IMF-WORLD BANK ANNUAL MEETINGS
Restoring Confidence in Government Finances Critical
IMF Survey online
September 27, 2011
- Governments need to implement plans to cut debts, deficits over next few years
- Policies should support growth, job creation
- Emerging markets not immune to troubles in United States, Europe
Policymakers need to restore confidence in government balance sheets by cutting debts and deficits while supporting growth, according to experts meeting alongside global officials during the Annual Meetings of the IMF and World Bank.
How to deal with the huge burden of high public debt and create jobs as many advanced economies face anxious financial markets is complicated, panelists said during a session of the Program of Seminars in Washington, D.C. on September 23.
“Policymakers need to ensure the public sector is not a source of instability by committing to a plan that will stabilize and then bring down public debt,” said Carlo Cottarelli, head of the IMF’s Fiscal Affairs Department. “At the same time, they need to avoid a rapid fiscal tightening that could undermine the economic recovery, which is at a delicate moment.”
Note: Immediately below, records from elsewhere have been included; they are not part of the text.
**src/logic/ih_pwm_params.svh**
```systemverilog
// Constants for the induction heater pulse and protection block.
// Assumes a single 25 MHz system clock and synchronous comparator inputs.
// How it works
// RULE_01 - Hard lock forces safe pulse at once
// RULE_02 - Soft lock drives safe value rest of period
// RULE_03 - After soft lock, reload width from safe
// RULE_04 - Pan present when 1 to 3 pulses
// RULE_05 - Software declares pan removed on low current
// RULE_06 - Surge and overvoltage raise preempting interrupts
// RULE_07 - Pan counter clocked by sync comparator output; here its rising edges are sampled on clk_sys_in
// RULE_08 - Tick from oscillator divided by 4096
// RULE_09 - Beeper sounds 0.2 s per enable
// RULE_10 - Display blinks with 0.5 s period
// RULE_11 - Alarm after 2 s error or 30 tries
// RULE_12 - Fan on while heating or hot
// RULE_13 - Sensor check after three minutes heating
// RULE_14 - Display codes E1 to E6 in order
// RULE_15 - Surge falling edge triggers hard lock
// RULE_16 - Overvoltage comparator triggers soft lock
// RULE_17 - Lock flags latched until software clears
`ifndef IH_PWM_PARAMS_SVH
`define IH_PWM_PARAMS_SVH
`define TICK_PRESCALE 4096
`define TICK_MATCH_DEFAULT 16'h0262
`define PAN_WINDOW_PERIODS 8'h03
`define PAN_COUNT_MIN 8'h01
`define PAN_COUNT_MAX 8'h03
`define WIDTH_RESET 16'h0000
`endif

```
**src/logic/ih_pwm_pkg.sv**
```systemverilog
// Types shared by the pulse generator and its pan detector.
// Assumes the params header is on the include path.
package ih_pwm_pkg;
  typedef enum logic [1:0] {PAN_IDLE, PAN_DRIVE, PAN_COUNT, PAN_DONE} pan_state_e;
endpackage

```
**src/logic/pan_pulse_counter.sv**
```systemverilog
// Pan detector: one drive pulse, then counts sync comparator pulses.
// Assumes the sync comparator output is synchronous to clk_sys_in.
`timescale 1ns/1ps
`include "ih_pwm_params.svh"
module pan_pulse_counter
  import ih_pwm_pkg::*;
#(
  parameter int WIN_PERIODS = `PAN_WINDOW_PERIODS
) (
  // Clock and reset
  input wire logic clk_sys_in,
  input wire logic rst_in,
  // Control
  input wire logic start_in,
  input wire logic period_end_in,
  input wire logic sync_comparator_output_in,
  // Results
  output logic drive_req_out,
  output logic done_out,
  output logic pan_present_out,
  output logic [7:0] count_out
);
  pan_state_e state, next_state;
  logic [7:0] count, next_count;
  logic [7:0] periods, next_periods;
  logic sync_d, next_sync_d;
  logic present, next_present;
  logic done, next_done;

  // Rising edges of the sync comparator counted on clk_sys_in, no interrupt [RULE_07]
  always_comb begin
    next_state = state;
    next_count = count;
    next_periods = periods;
    next_sync_d = sync_comparator_output_in;
    next_present = present;
    next_done = 1'b0;
    unique case (state)
      PAN_IDLE: begin
        if (start_in) begin
          next_state = PAN_DRIVE;
          next_count = 8'h00;
          next_periods = 8'h00;
        end
      end
      PAN_DRIVE: begin
        if (period_end_in) begin
          next_state = PAN_COUNT;
        end
      end
      PAN_COUNT: begin
        if (sync_comparator_output_in && !sync_d && count != 8'hFF) begin
          next_count = count + 8'h01; // [RULE_07]
        end
        if (period_end_in) begin
          next_periods = periods + 8'h01;
          if (next_periods >= 8'(WIN_PERIODS)) begin
            next_state = PAN_DONE;
          end
        end
      end
      PAN_DONE: begin
        next_present = (count >= `PAN_COUNT_MIN) && (count <= `PAN_COUNT_MAX); // [RULE_04]
        next_done = 1'b1;
        next_state = PAN_IDLE;
      end
    endcase
  end

  // State registers
  always_ff @(posedge clk_sys_in) begin
    if (rst_in) begin
      state <= PAN_IDLE;
      count <= 8'h00;
      periods <= 8'h00;
      sync_d <= 1'b0;
      present <= 1'b0;
      done <= 1'b0;
    end else begin
      state <= next_state;
      count <= next_count;
      periods <= next_periods;
      sync_d <= next_sync_d;
      present <= next_present;
      done <= next_done;
    end
  end

  assign drive_req_out = (state == PAN_DRIVE);
  assign done_out = done;
  assign pan_present_out = present;
  assign count_out = count;
endmodule

```
**src/logic/induction_pwm_protection.sv**
```systemverilog
// Pulse generator for the heater transistor with hard and soft locks,
// tick timer and pan detector. Assumes comparator inputs are synchronous.
`timescale 1ns/1ps
`include "ih_pwm_params.svh"
module induction_pwm_protection
  import ih_pwm_pkg::*;
#(
  parameter int WIDTH = 16,
  parameter int TICK_DIV = `TICK_PRESCALE,
  parameter logic [15:0] TICK_MATCH = `TICK_MATCH_DEFAULT
) (
  // Clock and reset
  input wire logic clk_sys_in,
  input wire logic rst_in,
  // Comparators
  input wire logic sync_comparator_output_in,
  input wire logic surge_comparator_in,
  input wire logic overvolt_comparator_in,
  // Software control
  input wire logic [WIDTH-1:0] period_in,
  input wire logic [WIDTH-1:0] working_pulse_width_in,
  input wire logic width_load_in,
  input wire logic [WIDTH-1:0] safe_pulse_width_in,
  input wire logic pwm_enable_in,
  input wire logic hard_lock_clear_in,
  input wire logic soft_lock_clear_in,
  input wire logic pan_detect_start_in,
  // Outputs
  output logic pulse_out,
  output logic hard_lock_flag_out,
  output logic soft_lock_flag_out,
  output logic surge_irq_out,
  output logic overvolt_irq_out,
  output logic tick_out,
  output logic [WIDTH-1:0] working_pulse_width_out,
  output logic pan_done_out,
  output logic pan_present_out,
  output logic [7:0] pan_count_out
);
  logic [WIDTH-1:0] phase, next_phase;
  logic [WIDTH-1:0] width, next_width;
  logic pulse, next_pulse;
  logic hard_flag, next_hard_flag;
  logic soft_flag, next_soft_flag;
  logic soft_active, next_soft_active;
  logic reload_pend, next_reload_pend;
  logic surge_d, next_surge_d;
  logic ov_d, next_ov_d;
  logic surge_irq, next_surge_irq;
  logic ov_irq, next_ov_irq;
  logic [11:0] pre, next_pre;
  logic [15:0] tick_cnt, next_tick_cnt;
  logic tick, next_tick;
  logic period_end;
  logic hard_ev;
  logic soft_ev;
  logic drive_req;
  logic pan_done;
  logic pan_present;
  logic [7:0] pan_count;

  assign period_end = (phase >= period_in - WIDTH'(1));
  assign hard_ev = surge_d && !surge_comparator_in; // Falling edge [RULE_15]
  assign soft_ev = overvolt_comparator_in && !ov_d; // Rising edge [RULE_16]

  // Period counter, width reload and pulse output
  always_comb begin
    next_phase = period_end ? '0 : phase + WIDTH'(1);
    next_width = width;
    next_soft_active = soft_active;
    next_reload_pend = reload_pend;
    next_surge_d = surge_comparator_in;
    next_ov_d = overvolt_comparator_in;
    if (width_load_in) begin
      next_width = working_pulse_width_in;
    end
    if (soft_ev) begin
      next_soft_active = 1'b1; // [RULE_02]
      next_reload_pend = 1'b1;
    end
    if (period_end) begin
      next_soft_active = soft_ev;
      if (reload_pend || soft_ev) begin
        next_width = safe_pulse_width_in; // [RULE_03]
        next_reload_pend = 1'b0;
      end
    end
    // Pulse high from period start while phase below width
    next_pulse = (pwm_enable_in || drive_req) && (next_phase < next_width);
    if (hard_flag || hard_ev) begin
      next_pulse = 1'b0; // Safe value at once [RULE_01]
    end else if (next_soft_active) begin
      next_pulse = 1'b0; // [RULE_02]
    end
  end

  // Flags and interrupts, set beats clear
  always_comb begin
    next_hard_flag = hard_ev || (hard_flag && !hard_lock_clear_in); // [RULE_17]
    next_soft_flag = soft_ev || (soft_flag && !soft_lock_clear_in); // [RULE_17]
    next_surge_irq = hard_ev; // [RULE_06]
    next_ov_irq = soft_ev; // [RULE_06]
  end

  // Tick timer: prescale then match count [RULE_08]
  always_comb begin
    next_pre = pre + 12'h001;
    next_tick_cnt = tick_cnt;
    next_tick = 1'b0;
    if (pre == 12'(TICK_DIV - 1)) begin
      next_pre = 12'h000;
      if (tick_cnt >= TICK_MATCH - 16'h0001) begin
        next_tick_cnt = 16'h0000;
        next_tick = 1'b1;
      end else begin
        next_tick_cnt = tick_cnt + 16'h0001;
      end
    end
  end

  // Registers
  always_ff @(posedge clk_sys_in) begin
    if (rst_in) begin
      phase <= '0;
      width <= `WIDTH_RESET;
      pulse <= 1'b0;
      hard_flag <= 1'b0;
      soft_flag <= 1'b0;
      soft_active <= 1'b0;
      reload_pend <= 1'b0;
      surge_d <= 1'b1; // Idle level of the surge pin, so no edge is lost or faked
      ov_d <= 1'b0;
      surge_irq <= 1'b0;
      ov_irq <= 1'b0;
      pre <= 12'h000;
      tick_cnt <= 16'h0000;
      tick <= 1'b0;
    end else begin
      phase <= next_phase;
      width <= next_width;
      pulse <= next_pulse;
      hard_flag <= next_hard_flag;
      soft_flag <= next_soft_flag;
      soft_active <= next_soft_active;
      reload_pend <= next_reload_pend;
      surge_d <= next_surge_d;
      ov_d <= next_ov_d;
      surge_irq <= next_surge_irq;
      ov_irq <= next_ov_irq;
      pre <= next_pre;
      tick_cnt <= next_tick_cnt;
      tick <= next_tick;
    end
  end

  // Pan detector [RULE_04]
  pan_pulse_counter #(
    .WIN_PERIODS(`PAN_WINDOW_PERIODS)
  ) u_pan (
    .clk_sys_in(clk_sys_in),
    .rst_in(rst_in),
    .start_in(pan_detect_start_in),
    .period_end_in(period_end),
    .sync_comparator_output_in(sync_comparator_output_in),
    .drive_req_out(drive_req),
    .done_out(pan_done),
    .pan_present_out(pan_present),
    .count_out(pan_count)
  );

  // Output registers
  logic pan_done_q, pan_present_q;
  logic [7:0] pan_count_q;
  always_ff @(posedge clk_sys_in) begin
    if (rst_in) begin
      pan_done_q <= 1'b0;
      pan_present_q <= 1'b0;
      pan_count_q <= 8'h00;
    end else begin
      pan_done_q <= pan_done;
      pan_present_q <= pan_present;
      pan_count_q <= pan_count;
    end
  end

  assign pulse_out = pulse;
  assign hard_lock_flag_out = hard_flag;
  assign soft_lock_flag_out = soft_flag;
  assign surge_irq_out = surge_irq;
  assign overvolt_irq_out = ov_irq;
  assign tick_out = tick;
  assign working_pulse_width_out = width;
  assign pan_done_out = pan_done_q;
  assign pan_present_out = pan_present_q;
  assign pan_count_out = pan_count_q;
endmodule

```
Cottarelli said some countries facing high borrowing costs from financial markets have no choice but to start cutting back now.
In a speech earlier in the day, IMF chief Christine Lagarde said weak growth and balance sheets—a snapshot of the assets and liabilities held by a government, financial institution or household—are having a negative impact on each other.
The latest issue of the IMF’s Fiscal Monitor said all governments face difficult policy choices. Many need to further develop their plans to reduce debts and deficits over the medium term, and then communicate them to investors and financial markets.
Growth and employment
The key for governments is choosing policies that reduce government debt and deficits, and create growth and jobs.
“The tension is if you keep piling on the debt that’s terrible for jobs,” said Maya MacGuineas, head of the Washington D.C.-based bipartisan Committee for a Responsible Federal Budget.
The IMF’s latest World Economic Outlook said growth in the advanced economies is projected at 1.6 percent in 2011. For emerging and developing economies growth is projected at 6.4 percent in 2011.
“There might be growth without employment, but there is never job creation without growth,” said Cottarelli.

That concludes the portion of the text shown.